WHAT THE EXERCISE ASKS:
Find the lines holding the string "combinational" in the data, then copy all of them.

DATA:
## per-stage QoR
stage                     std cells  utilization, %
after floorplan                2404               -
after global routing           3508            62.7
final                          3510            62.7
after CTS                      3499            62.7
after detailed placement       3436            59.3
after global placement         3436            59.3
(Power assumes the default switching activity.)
`src/rtl/rtc_trim_pkg.sv`:
```
package rtc_trim_pkg;
  localparam logic [4:0] OFS_ALARM  = 5'h00;
  localparam logic [4:0] OFS_COUNT  = 5'h04;
  localparam logic [4:0] OFS_TRIM   = 5'h08;
  localparam logic [4:0] OFS_STATUS = 5'h10;

  // bit order matches the status register: [3]=sec_en [2]=alarm_en [1]=sec [0]=alarm
  typedef struct packed {
    logic sec_en;
    logic alarm_en;
    logic sec;
    logic alarm;
  } rtc_status_t;

  function automatic logic sticky_next(logic cur, logic set, logic clr);
    return set | (cur & ~clr);
  endfunction
endpackage

```
`src/rtl/rtc_prescaler.sv`:
```
module rtc_prescaler #(
  parameter int DIV_W       = 16,
  parameter int DEL_W       = 10,
  parameter int TRIM_PERIOD = 1023
) (
  input  logic             clk,
  input  logic             rst_n,
  input  logic             xtal_tick,
  input  logic             reload,
  input  logic [DIV_W-1:0] div_limit,
  input  logic [DEL_W-1:0] del_count,
  output logic             sec_tick
);
  localparam int PER_W = $clog2(TRIM_PERIOD + 1);
  localparam logic [PER_W-1:0] PER_LAST = PER_W'(TRIM_PERIOD - 1);

  logic [DIV_W-1:0] div_cnt;
  logic [PER_W-1:0] per_cnt;
  logic [DEL_W-1:0] del_left;
  logic             deleting;
  logic             div_wrap;
  logic             trim_point;

  assign deleting   = (del_left != '0);
  assign div_wrap   = (div_cnt == div_limit);
  assign sec_tick   = xtal_tick && !reload && !deleting && div_wrap;
  assign trim_point = sec_tick && (per_cnt == PER_LAST);

  always_ff @(posedge clk or negedge rst_n) begin
    if (!rst_n) begin
      div_cnt  <= '0;
      per_cnt  <= '0;
      del_left <= '0;
    end else if (reload) begin
      div_cnt  <= '0;
      per_cnt  <= '0;
      del_left <= '0;
    end else if (xtal_tick) begin
      if (deleting) begin
        del_left <= del_left - DEL_W'(1);
      end else if (div_wrap) begin
        div_cnt <= '0;
        if (trim_point) begin
          per_cnt  <= '0;
          del_left <= del_count;
        end else begin
          per_cnt <= per_cnt + PER_W'(1);
        end
      end else begin
        div_cnt <= div_cnt + DIV_W'(1);
      end
    end
  end

  assert_idle_hold_R2: assert property (@(posedge clk) disable iff (!rst_n)
    (!xtal_tick && !reload) |=> ($stable(div_cnt) && $stable(del_left) && $stable(per_cnt)));
  assert_tick_restarts_R2: assert property (@(posedge clk) disable iff (!rst_n)
    sec_tick |=> (div_cnt == '0));
  assert_skip_loaded_R3: assert property (@(posedge clk) disable iff (!rst_n)
    trim_point |=> (del_left == $past(del_count)));
  assert_reload_clears_R3: assert property (@(posedge clk) disable iff (!rst_n)
    reload |=> (div_cnt == '0 && del_left == '0 && per_cnt == '0));
endmodule

```
`src/rtl/rtc_seconds.sv`:
```
module rtc_seconds #(
  parameter int CNT_W = 32
) (
  input  logic             clk,
  input  logic             rst_n,
  input  logic             sec_tick,
  input  logic             load,
  input  logic [CNT_W-1:0] load_val,
  input  logic [CNT_W-1:0] alarm_val,
  output logic [CNT_W-1:0] count,
  output logic             alarm_hit
);
  function automatic logic [CNT_W-1:0] step(logic [CNT_W-1:0] v);
    return v + CNT_W'(1);
  endfunction

  logic [CNT_W-1:0] count_inc;
  assign count_inc = step(count);
  assign alarm_hit = sec_tick && !load && (count_inc == alarm_val);

  always_ff @(posedge clk or negedge rst_n) begin
    if (!rst_n)        count <= '0;
    else if (load)     count <= load_val;
    else if (sec_tick) count <= count_inc;
  end

  assert_count_step_R4: assert property (@(posedge clk) disable iff (!rst_n)
    (sec_tick && !load) |=> (count == $past(count) + CNT_W'(1)));
  assert_load_wins_R4: assert property (@(posedge clk) disable iff (!rst_n)
    load |=> (count == $past(load_val)));
  assert_alarm_match_R5: assert property (@(posedge clk) disable iff (!rst_n)
    alarm_hit |=> (count == $past(alarm_val)));
endmodule

```
`src/rtl/rtc_status.sv`:
```
module rtc_status
  import rtc_trim_pkg::*;
(
  input  logic        clk,
  input  logic        rst_n,
  input  logic        set_alarm,
  input  logic        set_sec,
  input  logic        wr,
  input  logic [3:0]  wdata,
  output rtc_status_t status,
  output logic        irq_alarm,
  output logic        irq_sec
);
  always_ff @(posedge clk or negedge rst_n) begin
    if (!rst_n) begin
      status <= '0;
    end else begin
      status.alarm <= sticky_next(status.alarm, set_alarm, wr & wdata[0]);
      status.sec   <= sticky_next(status.sec,   set_sec,   wr & wdata[1]);
      if (wr) begin
        status.alarm_en <= wdata[2];
        status.sec_en   <= wdata[3];
      end
    end
  end

  assign irq_alarm = status.alarm & status.alarm_en;
  assign irq_sec   = status.sec   & status.sec_en;

  assert_alarm_sticky_R7: assert property (@(posedge clk) disable iff (!rst_n)
    (status.alarm && !(wr && wdata[0])) |=> status.alarm);
  assert_set_wins_R7: assert property (@(posedge clk) disable iff (!rst_n)
    set_sec |=> status.sec);
  assert_alarm_irq_gate_R8: assert property (@(posedge clk) disable iff (!rst_n)
    $rose(irq_alarm) |-> status.alarm_en);
  assert_sec_irq_gate_R8: assert property (@(posedge clk) disable iff (!rst_n)
    $rose(irq_sec) |-> status.sec_en);
endmodule

```
`src/rtl/rtc_trim_top.sv`:
```
module rtc_trim_top
  import rtc_trim_pkg::*;
#(
  parameter int               DIV_W       = 16,
  parameter int               DEL_W       = 10,
  parameter int               TRIM_PERIOD = 1023,
  parameter logic [DIV_W-1:0] DIV_RESET   = 16'h7FFF
) (
  input  logic        clk,
  input  logic        rst_n,
  input  logic        xtal_tick,
  input  logic        bus_en,
  input  logic        bus_we,
  input  logic [4:0]  bus_addr,
  input  logic [31:0] bus_wdata,
  output logic [31:0] bus_rdata,
  output logic        irq_alarm,
  output logic        irq_sec
);
  localparam int CNT_W = 32;
  localparam int PAD_W = CNT_W - DIV_W - DEL_W;

  logic             wr;
  logic             wr_alarm, wr_count, wr_trim, wr_status;
  logic [CNT_W-1:0] alarm_reg;
  logic [DIV_W-1:0] div_limit;
  logic [DEL_W-1:0] del_count;
  logic [CNT_W-1:0] count;
  logic             sec_tick;
  logic             alarm_hit;
  rtc_status_t      status;

  assign wr        = bus_en & bus_we;
  assign wr_alarm  = wr && (bus_addr == OFS_ALARM);
  assign wr_count  = wr && (bus_addr == OFS_COUNT);
  assign wr_trim   = wr && (bus_addr == OFS_TRIM);
  assign wr_status = wr && (bus_addr == OFS_STATUS);

  always_ff @(posedge clk or negedge rst_n) begin
    if (!rst_n) begin
      alarm_reg <= '0;
      div_limit <= DIV_RESET;
      del_count <= '0;
    end else begin
      if (wr_alarm) alarm_reg <= bus_wdata;
      if (wr_trim) begin
        div_limit <= bus_wdata[DIV_W-1:0];
        del_count <= bus_wdata[DIV_W +: DEL_W];
      end
    end
  end

  rtc_prescaler #(.DIV_W(DIV_W), .DEL_W(DEL_W), .TRIM_PERIOD(TRIM_PERIOD)) presc_i (
    .clk(clk), .rst_n(rst_n), .xtal_tick(xtal_tick), .reload(wr_trim),
    .div_limit(div_limit), .del_count(del_count), .sec_tick(sec_tick)
  );

  rtc_seconds #(.CNT_W(CNT_W)) secs_i (
    .clk(clk), .rst_n(rst_n), .sec_tick(sec_tick), .load(wr_count),
    .load_val(bus_wdata), .alarm_val(alarm_reg), .count(count), .alarm_hit(alarm_hit)
  );

  rtc_status stat_i (
    .clk(clk), .rst_n(rst_n), .set_alarm(alarm_hit), .set_sec(sec_tick),
    .wr(wr_status), .wdata(bus_wdata[3:0]), .status(status),
    .irq_alarm(irq_alarm), .irq_sec(irq_sec)
  );

  always_comb begin
    case (bus_addr)
      OFS_ALARM:  bus_rdata = alarm_reg;
      OFS_COUNT:  bus_rdata = count;
      OFS_TRIM:   bus_rdata = {{PAD_W{1'b0}}, del_count, div_limit};
      OFS_STATUS: bus_rdata = {28'b0, status};
      default:    bus_rdata = '0;
    endcase
  end

  assert_unmapped_quiet_R9: assert property (@(posedge clk) disable iff (!rst_n)
    (wr && !(wr_alarm || wr_count || wr_trim || wr_status)) |=>
      ($stable(alarm_reg) && $stable(div_limit) && $stable(del_count)));
endmodule

```
`config.mk`:
```
export PLATFORM = sky130hd
export DESIGN_NAME = rtc_trim_top
export DESIGN_NICKNAME = d
export VERILOG_FILES = /design/src/rtl/rtc_trim_pkg.sv /design/src/rtl/rtc_prescaler.sv /design/src/rtl/rtc_seconds.sv /design/src/rtl/rtc_status.sv /design/src/rtl/rtc_trim_top.sv
export SDC_FILE = /design/constraint.sdc
export NUM_CORES = 1
export LEC_CHECK = 0
export ABC_CLOCK_PERIOD_IN_PS = 4300
export BUFFER_PORTS_ARGS = -buffer_cell sky130_fd_sc_hd__buf_2
export CAP_MARGIN = 10
export CORE_ASPECT_RATIO = 1.1
export CORE_MARGIN = 2
export CORE_UTILIZATION = 35
export CTS_CLUSTER_SIZE = 20
export DETAILED_ROUTE_END_ITERATION = 6
export PLACE_DENSITY = 0.52
export SYNTH_ARGS = -nofsm -noshare
export SYNTH_HDL_FRONTEND = slang
export SYNTH_SLANG_ARGS = --single-unit
```
`constraint.sdc`:
```
create_clock -name clk -period 4.3 [get_ports clk]
set_input_delay 0.86 -clock clk [delete_from_list [all_inputs] [get_ports clk]]
set_output_delay 0.86 -clock clk [all_outputs]
set_load 0.03 [all_outputs]
```
==> out/qor.txt <==
status = finished, final reports clean
Syn Area/Cell = 8.889 um^2
Slew Limit Fails = 0
Hold Crit Class = reg -> reg
CTS-repair resized insts = 0
met1 WL = 10770 um
total number of vias = 6798
CP Max Fanout = 33
maximum vdd drop = 0.0002179 V
Final TNS setup = 0 ns
# IOs = 76
Finished Layout Cells = 1247
Post-Syn Instances = 890
met3 routed WL = 1196 um
routability congestion estimate = 0.8244
net load switching power = 1.219 mW
share of cells above drive strength 1 = 0.1964
power share of the clock group = 0.356
remaining global-route overflow = 0
leak pwr = 4.134 nW
CTS max path bufs = 2
postcts setup bufs = 0
Mapped Area = 7911 um^2
ys async rst share = 1.000
initial antenna violation count = 0
Starting DRT DRC Count = 543
Initial Util = 0.3578
Sw Share = 0.3209
Row Count = 57
Core ar. = 22110 um^2
sequential cell area = 3272 um^2
vias in the first global route = 6505
Inst Count DP = 1215
filler cell count = 2294
Unique masters post-synth = 64
Synth Flop Type = dfrtp_1
nets = 987
Fin. Hold Viols = 0
PortBufs = 75
combinational share of power = 0.192
Area Overhead vs Synth = 14.95%
clock sink total = 130
Yosys reg bits = 130
first-pass detailed-route iteration total = 5
Critical Path AT = 2.57 ns
Num CTS Buffers = 17
final wirelength = 23290 um
Met2 Routed Length = 10910 um
Post-synth EDFFs = 0
CP Data Required Time = 3.44 ns
Diodes inserted = 0
DRC errors left = 0
Die Wd = 147.4 um
post-route ant nets = 0
sequential power share = 0.452
vias per cell = 5.451
element type at the critical path end = output port
RSZ-0062 raised after global routing = no
clk_lat worst skew = 0.43 ns
Achievable Freq = 0.2917 GHz
DIE AREA = 23820 um^2
Setup violations, final = 0
GRT Total Usage = 0.1988
Worst Max-Slew Pin Slew = 0.9327 ns
Max Cap Violations = 0
CP Launch Type = input port
Detailed Place HPWL = 16460 um
Syn Nets = 938
Clock Root Buffer = clkbuf_16
final cycle utilization of the critical path = 0.7972
Post-CTS Hold Buffers = 0
multi-input logic area = 4253 um^2
WL per Instance = 18.67 um
# H-tree levels = 4
die height = 161.7 um
WS Path Type = in -> out
CTS tree = yes
max_slew headroom = 0.3782
Top Layer Used = met4
largest net degree at the start of global routing = 95
first-pass GRT wire length = 37140 um
CTS clk-pin slew, worst paths = 0.06 ns
Final min period = 3.428 ns
Ys Warns = 0
total power = 3.798 mW
register area share after synthesis = 0.4136
R2R setup slack = 1.06 ns
Int Power = 2.580 mW
Worst Skew = 0.01015 ns
total power per unit cell area = 417.7 nW/um^2
==> cell usage in the layout, fill, tap and decap left out, drive strengths merged, types with 8 or more instances in the layout <==
cell type,instances
o21ai,60
nor3,20
nor2,47
nor4,19
or3,13
a21oi,19
mux2,35
o31ai,8
nand2,154
clkbuf,27
dfrtp,115
inv,40
xor2,50
buf,92
and3,9
a222oi,26
nand4,20
dfstp,15
xnor2,48
nand3,35
==> synthesized netlist by cell type, types with 3 or more instances <==
cell | count | area (um^2)
nand3_1 | 34 | 170.2
nor3_1 | 18 | 90.09
buf_2 | 9 | 45.04
o21ai_0 | 53 | 265.3
a222oi_1 | 26 | 260.3
o211ai_1 | 7 | 52.55
or3_1 | 13 | 81.33
o31ai_1 | 7 | 52.55
clkbuf_1 | 46 | 172.7
dfstp_2 | 15 | 394.1
nor4_1 | 14 | 87.58
a22o_1 | 6 | 52.55
a21oi_1 | 19 | 95.09
nor3b_1 | 6 | 45.04
and2_1 | 7 | 43.79
o21ai_1 | 6 | 30.03
mux2_2 | 35 | 394.1
o41ai_1 | 4 | 35.03
a21boi_0 | 3 | 22.52
and4_1 | 7 | 61.31
ha_1 | 6 | 75.07
nor2_1 | 47 | 176.4
xor2_1 | 50 | 437.9
nand4_1 | 20 | 125.1
nand2_1 | 154 | 578.1
nor4_2 | 4 | 50.05
a211oi_1 | 3 | 22.52
o21a_1 | 3 | 22.52
xnor2_1 | 48 | 420.4
or4_1 | 4 | 30.03
nor2b_1 | 4 | 25.02
dfrtp_1 | 115 | 2878
inv_1 | 40 | 150.1
mux2i_1 | 4 | 40.04
nand2b_1 | 4 | 25.02
buf_1 | 4 | 15.01
and3_1 | 9 | 56.30
==> worst max-delay path, cell delays in order <==
cell	delay, ns
buf_2	0.11
or3_1	0.48
nor3_2	0.14
buf_4	0.43
a222oi_1	0.25
inv_1	0.10
buf_2	0.19
==> through the flow <==
stage,cell area (um^2),hold WS (ns),worst slack (ns),utilization
floorplan,7911,0.4525,1.081,-
global placement,8553,0.4670,0.9263,0.3869
detailed placement,8553,0.4692,0.9172,0.3869
CTS,9094,0.4756,0.8954,0.4113
global route,9094,0.4990,0.8004,0.4113
finish,9094,0.4749,0.8721,0.4113
==> final timing paths <==
path                              start               end  cells after the start
max reg2reg                div_limit[8]  secs_i.count[26]                      8
min                        div_limit[9]      div_limit[9]                      2
max in group asynchronous         rst_n     div_limit[13]                      2
min in group asynchronous         rst_n     alarm_reg[28]                      1
max                         bus_addr[3]     bus_rdata[15]                      7
min reg2reg                div_limit[9]      div_limit[9]                      2
==> per-layer routing <==
layer | track usage | vias to the layer above
li1 | - | 3232
met1 | 0.2784 | 3339
met2 | 0.3131 | 200
met3 | 0.03820 | 27
met4 | 0.06031 | 0
met5 | 0 | -
==> cells by family (layout without fill, tap and decap cells) <==
logic type                 after synthesis  count (layout)  share of synthesized area
AOI/OAI and AO/OA                      153             153                     0.1324
and+or+nand+nor                        361             361                     0.2288
muxes                                   39              39                    0.05488
DFF                                    130             130                     0.4136
buffers and inverters                  102             164                    0.05108
xor gates and xnor gates                98              98                     0.1085
adders and majority gates                7               7                    0.01075
==> power groups by stage <==
stage          clock network (mW)  logic (mW)  registers, mW
2_1_floorplan                   0       0.632           1.58
3_3_place_gp                    0       0.723           1.73
3_5_place_dp                    0       0.733           1.73
4_1_cts                      1.38       0.738           1.71
5_1_grt                      1.43       0.824           1.75
6_report                     1.35       0.730           1.72
==> area by class of cell <==
class | instances | area share
timing repair buffer | 92 | 0.05600
clock inverter | 5 | 0.003027
clock buffer | 27 | 0.05641
multi-input combinational | 658 | 0.4677
sequential | 130 | 0.3598
tap | 295 | 0.04059
inverter | 40 | 0.01651
Power figures use the tool's default switching activity.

WORKED SOLUTION:
combinational share of power = 0.192
multi-input combinational | 658 | 0.4677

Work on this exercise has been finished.